How can only the Edge browser be having trouble resolving specific domains of Google?

1

I'm using Microsoft Edge 39.14986.1000.0 (EdgeHTML 15.14986) and though I didn't have a problem at one point with this windows 10 release I have, through restarts, found that it will not resolve or load google.com youtube.com and multiple other Google domains like gmail.com.

This is odd to me because I can use the command window to ping them. I can't type in their ips to the address bar either; I think it gets a valid 302 to www.google.com from 216.58.193.78 and then shows the "Hmm, we can't reach this page. Try this Make sure you’ve got the right web address: https://www.google.com." message.
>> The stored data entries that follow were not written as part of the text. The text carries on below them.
--- src/rtl/qdr_pkg.sv ---
package qdr_pkg;
    localparam int BEATS = 4;
    typedef logic [1:0] beat_t;
    localparam beat_t FIRST_BEAT = 2'd0;
    localparam beat_t LAST_BEAT  = 2'd3;
endpackage

--- src/rtl/qdr_array.sv ---
module qdr_array #(
    parameter int DW = 18,
    parameter int AW = 6
) (
    input  logic          clk,
    input  logic          we,
    input  logic [AW-1:0] waddr,
    input  logic [DW-1:0] wdata,
    input  logic [AW-1:0] raddr,
    output logic [DW-1:0] rdata
);
    localparam int WORDS = 1 << AW;

    logic [DW-1:0] mem_q [WORDS];

    always_ff @(posedge clk) begin
        if (we) begin
            mem_q[waddr] <= wdata;
        end
    end

    assign rdata = mem_q[raddr];
endmodule

--- src/rtl/qdr_rd_pipe.sv ---
module qdr_rd_pipe #(
    parameter int DW    = 18,
    parameter int DEPTH = 4
) (
    input  logic          clk,
    input  logic          rst_n,
    input  logic          en,
    input  logic          in_v,
    input  logic [DW-1:0] in_d,
    output logic          out_v,
    output logic [DW-1:0] out_d
);
    typedef struct packed {
        logic [DEPTH-1:0]         v;
        logic [DEPTH-1:0][DW-1:0] d;
    } pipe_t;

    pipe_t pipe_d, pipe_q;

    always_comb begin
        pipe_d = pipe_q;
        if (en) begin
            pipe_d.v[0] = in_v;
            pipe_d.d[0] = in_d;
            for (int i = 1; i < DEPTH; i++) begin
                pipe_d.v[i] = pipe_q.v[i-1];
                pipe_d.d[i] = pipe_q.d[i-1];
            end
        end
    end

    always_ff @(posedge clk) begin
        if (!rst_n) begin
            pipe_q <= '0;
        end else begin
            pipe_q <= pipe_d;
        end
    end

    assign out_v = pipe_q.v[DEPTH-1];
    assign out_d = pipe_q.d[DEPTH-1];
endmodule

--- src/rtl/qdr_wake.sv ---
module qdr_wake #(
    parameter int LIMIT = 4096
) (
    input  logic clk,
    input  logic rst_n,
    input  logic k_stop,
    output logic ready
);
    localparam int CW = $clog2(LIMIT + 1);
    localparam logic [CW-1:0] FULL = CW'(LIMIT);

    logic [CW-1:0] cnt_d, cnt_q;

    always_comb begin
        cnt_d = cnt_q;
        if (k_stop) begin
            cnt_d = '0;
        end else if (cnt_q != FULL) begin
            cnt_d = cnt_q + 1'b1;
        end
    end

    always_ff @(posedge clk) begin
        if (!rst_n) begin
            cnt_q <= FULL;
        end else begin
            cnt_q <= cnt_d;
        end
    end

    assign ready = (cnt_q == FULL);
endmodule

--- src/rtl/qdr_burst_sram.sv ---
module qdr_burst_sram #(
    parameter int DW         = 18,
    parameter int AW         = 6,
    parameter int HALF_EXTRA = 0,
    parameter int RECOVER_K  = 2048
) (
    input  logic          clk,
    input  logic          rst_n,
    input  logic          k_stop,
    input  logic          rd_n,
    input  logic          wr_n,
    input  logic [AW-3:0] baddr,
    input  logic [DW-1:0] wdata,
    output logic [DW-1:0] rdata,
    output logic          rvalid,
    output logic          cq,
    output logic          cq_n,
    output logic          ready
);
    import qdr_pkg::*;

    localparam int BW         = AW - 2;
    localparam int LAT_TICKS  = 4 + HALF_EXTRA;
    localparam int WAKE_TICKS = 2 * RECOVER_K;

    typedef struct packed {
        logic          phase;
        logic          rd_act;
        beat_t         rd_cnt;
        logic [BW-1:0] rd_base;
        logic          wr_act;
        beat_t         wr_cnt;
        logic [BW-1:0] wr_base;
    } seq_t;

    seq_t          st_d, st_q;
    logic          run, rd_take, wr_take, fetch_v, wr_en;
    logic [AW-1:0] fetch_addr, wr_addr;
    logic [DW-1:0] fetch_data;
    logic          rd_busy, wr_busy;
    beat_t         wr_beat;

    always_comb begin
        st_d       = st_q;
        run        = !k_stop;
        rd_take    = run && ready && !st_q.phase && !rd_n &&
                     (!st_q.rd_act || st_q.rd_cnt == LAST_BEAT);
        wr_take    = run && ready && st_q.phase && !wr_n &&
                     (!st_q.wr_act || st_q.wr_cnt == LAST_BEAT);
        fetch_v    = run && st_q.rd_act;
        fetch_addr = {st_q.rd_base, st_q.rd_cnt};
        wr_en      = run && st_q.wr_act;
        wr_addr    = {st_q.wr_base, st_q.wr_cnt};
        if (run) begin
            st_d.phase = !st_q.phase;
            if (st_q.rd_act) begin
                st_d.rd_cnt = st_q.rd_cnt + 1'b1;
                if (st_q.rd_cnt == LAST_BEAT) st_d.rd_act = 1'b0;
            end
            if (rd_take) begin
                st_d.rd_act  = 1'b1;
                st_d.rd_cnt  = FIRST_BEAT;
                st_d.rd_base = baddr;
            end
            if (st_q.wr_act) begin
                st_d.wr_cnt = st_q.wr_cnt + 1'b1;
                if (st_q.wr_cnt == LAST_BEAT) st_d.wr_act = 1'b0;
            end
            if (wr_take) begin
                st_d.wr_act  = 1'b1;
                st_d.wr_cnt  = FIRST_BEAT;
                st_d.wr_base = baddr;
            end
        end
    end

    always_ff @(posedge clk) begin
        if (!rst_n) begin
            st_q <= '0;
        end else begin
            st_q <= st_d;
        end
    end

    assign cq      = st_q.phase;
    assign cq_n    = !st_q.phase;
    assign rd_busy = st_q.rd_act;
    assign wr_busy = st_q.wr_act;
    assign wr_beat = st_q.wr_cnt;

    qdr_array #(.DW(DW), .AW(AW)) u_array (
        .clk   (clk),
        .we    (wr_en),
        .waddr (wr_addr),
        .wdata (wdata),
        .raddr (fetch_addr),
        .rdata (fetch_data)
    );

    qdr_rd_pipe #(.DW(DW), .DEPTH(LAT_TICKS)) u_pipe (
        .clk   (clk),
        .rst_n (rst_n),
        .en    (run),
        .in_v  (fetch_v),
        .in_d  (fetch_data),
        .out_v (rvalid),
        .out_d (rdata)
    );

    qdr_wake #(.LIMIT(WAKE_TICKS)) u_wake (
        .clk    (clk),
        .rst_n  (rst_n),
        .k_stop (k_stop),
        .ready  (ready)
    );
endmodule

--- config.mk ---
export PLATFORM = sky130hd
export DESIGN_NAME = qdr_burst_sram
export DESIGN_NICKNAME = d
export VERILOG_FILES = /design/src/rtl/qdr_pkg.sv /design/src/rtl/qdr_array.sv /design/src/rtl/qdr_rd_pipe.sv /design/src/rtl/qdr_wake.sv /design/src/rtl/qdr_burst_sram.sv
export SDC_FILE = /design/constraint.sdc
export NUM_CORES = 1
export LEC_CHECK = 0
export ABC_CLOCK_PERIOD_IN_PS = 5200
export BUFFER_PORTS_ARGS = -buffer_cell sky130_fd_sc_hd__buf_2
export CORE_AREA = 5 5 261 390
export CTS_CLUSTER_DIAMETER = 150
export DETAILED_ROUTE_END_ITERATION = 6
export DIE_AREA = 0 0 266 395
export HOLD_SLACK_MARGIN = 0.15
export PLACE_DENSITY = 0.65
export SLEW_MARGIN = 20
export SYNTH_ARGS = -nofsm -noshare
export SYNTH_HDL_FRONTEND = slang
export SYNTH_SLANG_ARGS = --single-unit
export TNS_END_PERCENT = 5
--- constraint.sdc ---
create_clock -name clk -period 5.2 [get_ports clk]
set_input_delay 0.26 -clock clk [delete_from_list [all_inputs] [get_ports clk]]
set_output_delay 0.26 -clock clk [all_outputs]
set_load 0.03 [all_outputs]
==> results.yml, run 1 <==
die:
  num_io_pins: 49
  die_area_sq_mm: 0.105
  fp-row-count: 141
  die_width_um: 266
  fp.dieH_um: 395
  fp.coreArea_sq_mm: 0.0981
  initial_core_util_pct: 49.5
timing:
  finalSetupTns_ns: 0
  fin_worst_skew_ns: 0.0261
  slew_viol_final: 0
  final-setup-viol-count: 0
  relSlewSlack_pct: 23.9
  post-route-period-util_pct: 66.9
  rsz0062_at_grt: "false"
  fmax_mhz: 287
  finalCriticalPeriod_ns: 3.48
  hold_viol_final: 0
  worst-slew-pin-transition_ns: 1.14
grt:
  track_usage_pct: 22.9
  antenna_found_initial: 3
  grt_overflow: 0
  grt_max_degree: 146
  first_global_vias: 25600
  grt_pass1_wl_um: 177000
placement:
  gp_congestion: 0.845
  dp_cells: 3892
  io_buffers: 48
  dpl.hpwl_um: 70700
worst_setup_path:
  cp_max_fo: 36
  worstSetupPathType: "register to register"
  worstPathArrival_ns: 4.01
  rr_endpoint: "u_pipe.pipe_q[14]$_SDFFE_PN0N_"
  worst_setup_path_end_kind: "register"
  reg2reg_slack_ns: 1.72
  rr_startpoint: "fetch_addr[0]$_SDFFE_PN0P_"
  worstSetupStartpointType: "register"
  required_ns: 5.74
  r2r_cells: 6
detailed_routing:
  drt_iter0_drc: 2259
  ant_nets: 0
  dr_total_vias: 24900
  firstDrtPassIters: 7
  drc_errors: 0
  wire_per_inst_um: 29.6
  wirelength_um: 121000
  viasPerCell: 6.07
clock_tree:
  cts_sinks: 1256
  cts_buffers: 109
  clock_latency_ns: 0.70
  clk_path_buf_depth: 3
  clkTransAtPathRegs_ns: 0.07
  clock-root-buffer: "clkbuf_16"
  h-tree-depth: 3
  cts_tree: "yes"
power:
  p_int_mw: 15.9
  power.switching_mw: 4.12
  clockPowerShare_pct: 41.0
  irDropWorstVdd_uv: 279
  leakage_nw: 16.8
  combPwrFrac_pct: 3.7
  seqPwrFrac_pct: 55.3
  switching_share_pct: 20.5
  power.density_mw_per_mm2: 369
hold_path:
  hold_end: "fetch_addr[4]$_SDFFE_PN0P_"
  min_delay_path_depth: 5
  min_path_type: "primary input to register"
  hp-start: "rd_n"
logic_synthesis:
  syn_area_sq_mm: 0.0486
  async_flop_share_pct: 0
  synth_cell_types: 45
  synth_seq_area_share_pct: 75.5
  ys.flop_type: "edfxtp_1"
  syn_nets: 2657
  synth_warnings: 0
  synth-edff-count: 1152
  ys_ff_latch: 1256
  synth_area_per_cell_sq_um: 18.5
  syn_inst: 2626
finish:
  final_nets: 2754
  layout-drive-gt1-share_pct: 25.9
  fin_cells: 4102
  final.fill_count: 7455
  final_cell_mix: "edfxtp_1, mux2_2, mux4_2"
  final_common_cell: "edfxtp_1"
  synthToLayoutAreaGrowth_pct: 11.9
outcome:
  status: "finished clean"
run:
  maxCapViolCount: 0
==> logic make-up (layout without fill, tap and decap cells) <==
family | Yosys count | count (layout) | share of synthesized area (%)
fa+ha+maj | 4 | 4 | 0.103
compound gates | 365 | 365 | 5.13
flops | 1256 | 1256 | 75.5
mux | 427 | 427 | 13.1
simple gates | 382 | 382 | 4.20
buf+inv | 184 | 372 | 1.87
other cells | 0 | 1 | 0
xor+xnor | 8 | 8 | 0.144
==> critical path, stage by stage (launching register included) <==
cell      delay [ns]
dfxtp_4         0.88
buf_4           0.33
mux4_2          0.53
a22oi_1         0.45
o31ai_1         0.21
nor3_1          0.61
o221ai_1        0.23
==> synth_stat cells, types with 25 or more instances <==
library cell	count	area, sq um
clkbuf_1	80	300
o22ai_1	72	450
a211oi_1	72	541
a22o_1	36	315
a22oi_1	36	270
nor3_1	77	385
buf_4	25	188
buf_2	43	215
mux2i_1	67	671
dfxtp_1	104	2080
mux2_2	216	2430
nor2_1	79	297
o21ai_0	79	395
o31ai_1	36	270
mux4_2	144	3240
nand3_1	31	155
nor2b_1	142	888
edfxtp_1	1152	34600
==> power groups by stage <==
stage	Clock (mW)	Combinational, mW	Sequential, mW
final	8.21	0.749	11.1
after global routing	8.75	0.794	11.1
after CTS	8.33	0.757	11.1
after detailed placement	0	0.752	11.3
after global placement	0	0.731	11.3
after floorplan	0	0.402	11.3
==> worst max-delay path by stage <==
stage	depth (start not counted)	slack, ns	end	from
final	6	1.72	u_pipe.pipe_q[14]$_SDFFE_PN0N_	fetch_addr[0]$_SDFFE_PN0P_
after global routing	6	1.55	u_pipe.pipe_q[14]$_SDFFE_PN0N_	fetch_addr[0]$_SDFFE_PN0P_
after CTS	7	1.55	u_pipe.pipe_q[13]$_SDFFE_PN0N_	fetch_addr[0]$_SDFFE_PN0P_
after detailed placement	7	1.61	u_pipe.pipe_q[13]$_SDFFE_PN0N_	fetch_addr[0]$_SDFFE_PN0P_
after global placement	7	1.66	u_pipe.pipe_q[13]$_SDFFE_PN0N_	fetch_addr[0]$_SDFFE_PN0P_
after floorplan	5	2.52	u_array.mem_q[48][0]$_DFFE_PP_	k_stop
==> stage by stage <==
step / cell area, sq um / hold WS, ns / setup WS (ns) / util, % / power (mW)
2_1_floorplan: 48600 / 0.359 / 2.52 / - / 11.7
3_3_place_gp: 50600 / 0.484 / 1.66 / 51.6 / 12.0
3_5_place_dp: 50700 / 0.492 / 1.61 / 51.7 / 12.1
4_1_cts: 54300 / 0.158 / 1.55 / 55.4 / 20.2
5_1_grt: 54400 / 0.240 / 1.55 / 55.4 / 20.6
6_report: 54400 / 0.208 / 1.72 / 55.4 / 20.0
==> layer usage <==
metal / up-vias / track usage, % / wire [um]
met4: 0 / 11.0 / 6350
met5: - / 0 / 0
li1: 10700 / - / -
met2: 950 / 39.8 / 63100
met3: 207 / 3.02 / 7100
met1: 13000 / 28.6 / 44800
==> timing repair <==
item,CTS,global route
hold buffers,7,0
hold endpoints to repair,31,0
resized for setup,0,0
endpoints found under the setup margin,0,0
buffers inserted,0,0
==> final cells by class <==
type	instances	area, sq um	area share [%]
Antenna cell	1	2.50	0.00460
Clock buffer	133	2960	5.44
Clock inverter	69	658	1.21
Inverter	9	33.8	0.0622
Multi-Input combinational cell	1186	11200	20.6
Sequential cell	1256	36700	67.5
Tap cell	1287	1610	2.96
Timing Repair Buffer	161	1220	2.25
==> state kept, by name, summed over array words and instances, names as in the netlist, 2 cells and up <==
name,count
u_pipe.out_d,18
u_array.mem_q,1152
wr_beat,2
st_q,4
fetch_addr,6
u_wake.cnt_q,13
u_pipe.pipe_q,57
No activity file was read; power rests on OpenSTA's default activity.
==> run 2: changes to the inputs <==
--- a/config.mk
+++ b/config.mk
@@ -5,7 +5,7 @@
 export SDC_FILE = /design/constraint.sdc
 export NUM_CORES = 1
 export LEC_CHECK = 0
-export ABC_CLOCK_PERIOD_IN_PS = 5200
+export ABC_CLOCK_PERIOD_IN_PS = 3400
 export BUFFER_PORTS_ARGS = -buffer_cell sky130_fd_sc_hd__buf_2
 export CORE_AREA = 5 5 261 390
 export CTS_CLUSTER_DIAMETER = 150
==> constraint.sdc (replaced) <==
create_clock -name clk -period 3.4 [get_ports clk]
set_input_delay 0.17 -clock clk [delete_from_list [all_inputs] [get_ports clk]]
set_output_delay 0.17 -clock clk [all_outputs]
set_load 0.03 [all_outputs]
==> run 2 against run 1 <==
- the flow now finishes with violations (setup timing)
- clock power grew 46%
- clock skew is 0.0056 ns higher
- critical path depth rose by 1
- setup slack got worse by 1.8 ns
- core utilization up 0.57 points
- maximum frequency decreased by 0.14%
- largest cell class unchanged
==> results.yml, run 2 (synthesis gave the netlist of run 1 again) <==
finish:
  synthToLayoutAreaGrowth_pct: 13.0
  final.fill_count: 7438
  final_cell_mix: "edfxtp_1, mux2_2, buf_4"
  largest_register_ffs: 1152
  fin_cells: 4183
  max_flop_register: "u_array.mem_q"
  final_nets: 2836
  stdcell_area_sq_mm: 0.0549
  layout-drive-gt1-share_pct: 27.3
  final_util_pct: 56.0
  final_common_cell: "edfxtp_1"
worst_setup_path:
  cp_top_family: "simple AND/OR/NAND/NOR gates"
  required_ns: 3.95
  worstSetupPathType: "register to register"
  cp_max_fo: 55
  slowest_delay_ns: 0.87
  cpMostUsedCell: "buf_12"
  worstPathArrival_ns: 4.03
  worstSetupStartpointType: "register"
  crit_start: "fetch_addr[0]$_SDFFE_PN0P_"
  reg2reg_slack_ns: -0.08
  rr_startpoint: "fetch_addr[0]$_SDFFE_PN0P_"
  slowest_stage: "nor3_1"
  crit_chain: "buf_12 > buf_12 > mux4_2 > a22oi_1 > o31ai_1 > nor3_1 > o221ai_1"
  crit_buf_inv: 2
  worst_setup_path_end_kind: "register"
timing:
  fmax_mhz: 287
  fin_worst_skew_ns: 0.0316
  final-setup-viol-count: 1
  slew_viol_final: 0
  finalSetupTns_ns: -0.0838
  worst_slack_ns: -0.0838
  rsz0062_at_grt: "false"
  relSlewSlack_pct: 23.6
  worst-slew-pin-transition_ns: 1.14
  finalCriticalPeriod_ns: 3.48
  post-route-period-util_pct: 102
  hold_viol_final: 0
hold_path:
  min_path_type: "primary input to register"
  hp-start: "wdata[16]"
placement:
  dpl.hpwl_um: 72200
  dp_cells: 3956
  postPlaceCellArea_sq_mm: 0.0512
  io_buffers: 48
  gp_congestion: 0.863
grt:
  grt_max_degree: 105
  first_global_vias: 26000
  grt_pass1_wl_um: 176000
  track_usage_pct: 22.7
  antenna_found_initial: 6
  grt_overflow: 0
clock_tree:
  clk_path_buf_depth: 3
  cts_tree: "yes"
  h-tree-depth: 3
  clock-root-buffer: "clkbuf_16"
  clkTransAtPathRegs_ns: 0.07
  clock_latency_ns: 0.73
  cts_resized: 0
  post_cts_buffers: 0
  cts_buffers: 110
  cts_sinks: 1256
  cts-hold-fix-buffers: 21
run:
  maxCapViolCount: 0
die:
  fp-row-count: 141
  die_area_sq_mm: 0.105
  fp.dieH_um: 395
  initial_core_util_pct: 49.5
  num_io_pins: 49
  die_width_um: 266
  fp.coreArea_sq_mm: 0.0981
detailed_routing:
  ant_nets: 0
  wirelength_um: 120000
  drt_iter0_drc: 2453
  drc_errors: 0
  wire_per_inst_um: 28.8
  dr_total_vias: 25100
  firstDrtPassIters: 5
  viasPerCell: 6.01
outcome:
  violations: "setup timing"
  status: "complete, but fails checks"
power:
  leakage_nw: 17.2
  power.density_mw_per_mm2: 549
  irDropWorstVdd_uv: 403
## run 2: report_power, final
group / internal, mW / switching, mW / total [mW]
registers: 16.9 / 0.0520 / 16.9
clock network: 6.51 / 5.49 / 12.0
logic: 0.425 / 0.772 / 1.20
total: 23.8 / 6.32 / 30.1
## run 2: metal layers
layer / track usage [%] / share of wire [%] / vias up
met3: 2.88 / 5.8 / 218
met4: 10.7 / 5.0 / 2
met2: 39.7 / 52 / 914
met5: 0 / 0.010 / -
met1: 28.3 / 37 / 13100
li1: - / - / 10900
## run 2: through the flow
stage | setup slack (ns) | hold WS [ns] | total power [mW]
after global placement | 0.186 | 0.459 | 18.4
after floorplan | 0.811 | 0.269 | 17.9
after detailed placement | 0.0998 | 0.457 | 18.4
after CTS | 0.0828 | 0.153 | 30.4
after global routing | 0.0162 | 0.178 | 31.0
final | -0.0838 | 0.180 | 30.1
## run 2: final cells by class
type	count	area (sq um)	share of cell area, %
diodes	1	2.50	0.00456
clock buffers	140	2970	5.42
clock inverters	62	473	0.861
inverters	9	33.8	0.0615
multi-input cells	1186	11100	20.3
flip-flops and latches	1256	36700	66.8
well taps	1287	1610	2.93
repair buffers	242	2020	3.67
## run 2: worst paths after layout
path,cells after the start,end
max,7,u_pipe.pipe_q[17]$_SDFFE_PN0N_
min,1,u_array.mem_q[51][16]$_DFFE_PP_
max reg2reg,7,u_pipe.pipe_q[17]$_SDFFE_PN0N_
min reg2reg,2,u_wake.cnt_q[10]$_SDFFE_PP0P_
It's difficult for me to debug since it appears most other programs are not having issues, I've cleared the cache and cookies on Edge, which further claims it has no extensions installed at all.

Lastly this is distinct from throwing a certificate verification error, so: How could one app be behaving like it's hijacked or broken while other applications (chrome, cmd/ping/tracert) are acting like there's no issue here? Is there a known issue, a resolution? Windows Defender and the monthly anti-malware thingy haven't complained before or after this started happening.

dlamblin

Posted 2017-02-07T10:48:30.260

Reputation: 9 293

I'm told this is specific to windows 10 build 14986 – dlamblin – 2017-02-08T07:27:56.033

If in doubt about what Edge is actually doing (like perhaps not really trying to connect at all), check with Wireshark. Because of HTTPS, you can’t look inside the requests, but you can at least check the network activity. – Daniel B – 2017-02-08T10:39:07.563

Did you try disabling the "Page Prediction" and the "SmartScreen" protection ? I found in the past that these can cause some really weird interference on perfectly normal web-sites. – Tonny – 2017-02-08T10:43:32.410

Wireshark is too heavy in this case. I recommend Fiddler. – None – 2017-02-08T10:43:49.833

@FleetCommand Fiddler will not produce the same results. It will no longer be Edge making the actual connection to the target site. It simply cannot be used to diagnose what’s going on. – Daniel B – 2017-02-08T12:16:09.000

@DanielB I am aware. Actually that's my purpose. Think about it: What would be the source of the problem if a connection fails without Fiddler but succeeds with it? (Hint: The remote computer cannot tell the difference between the two.) – None – 2017-02-08T12:40:41.550

@Tonny I can confirm that with the settings of Page Prediction and SmartScreen turned off, the behavior is the same for google.com. – dlamblin – 2017-02-09T05:06:23.963

@DanielB It appears to query dns for google, get a response, do a get request for http://google.com/ receive a 302 to https://www.google.com/?gws_rd=ssl Then it asks a server about google.com gets a response that it's Equifax registered signed by GeoTrust. Then is sent CertificateServer Key Exchange, Server Hello Done. I see that followed by some QUIC protocol encrypted back and forth, and some other back and forth in TLSv1.2... but I kind of lost track when it went encrypted, so, yeah it's trying to talk to Google pretty much.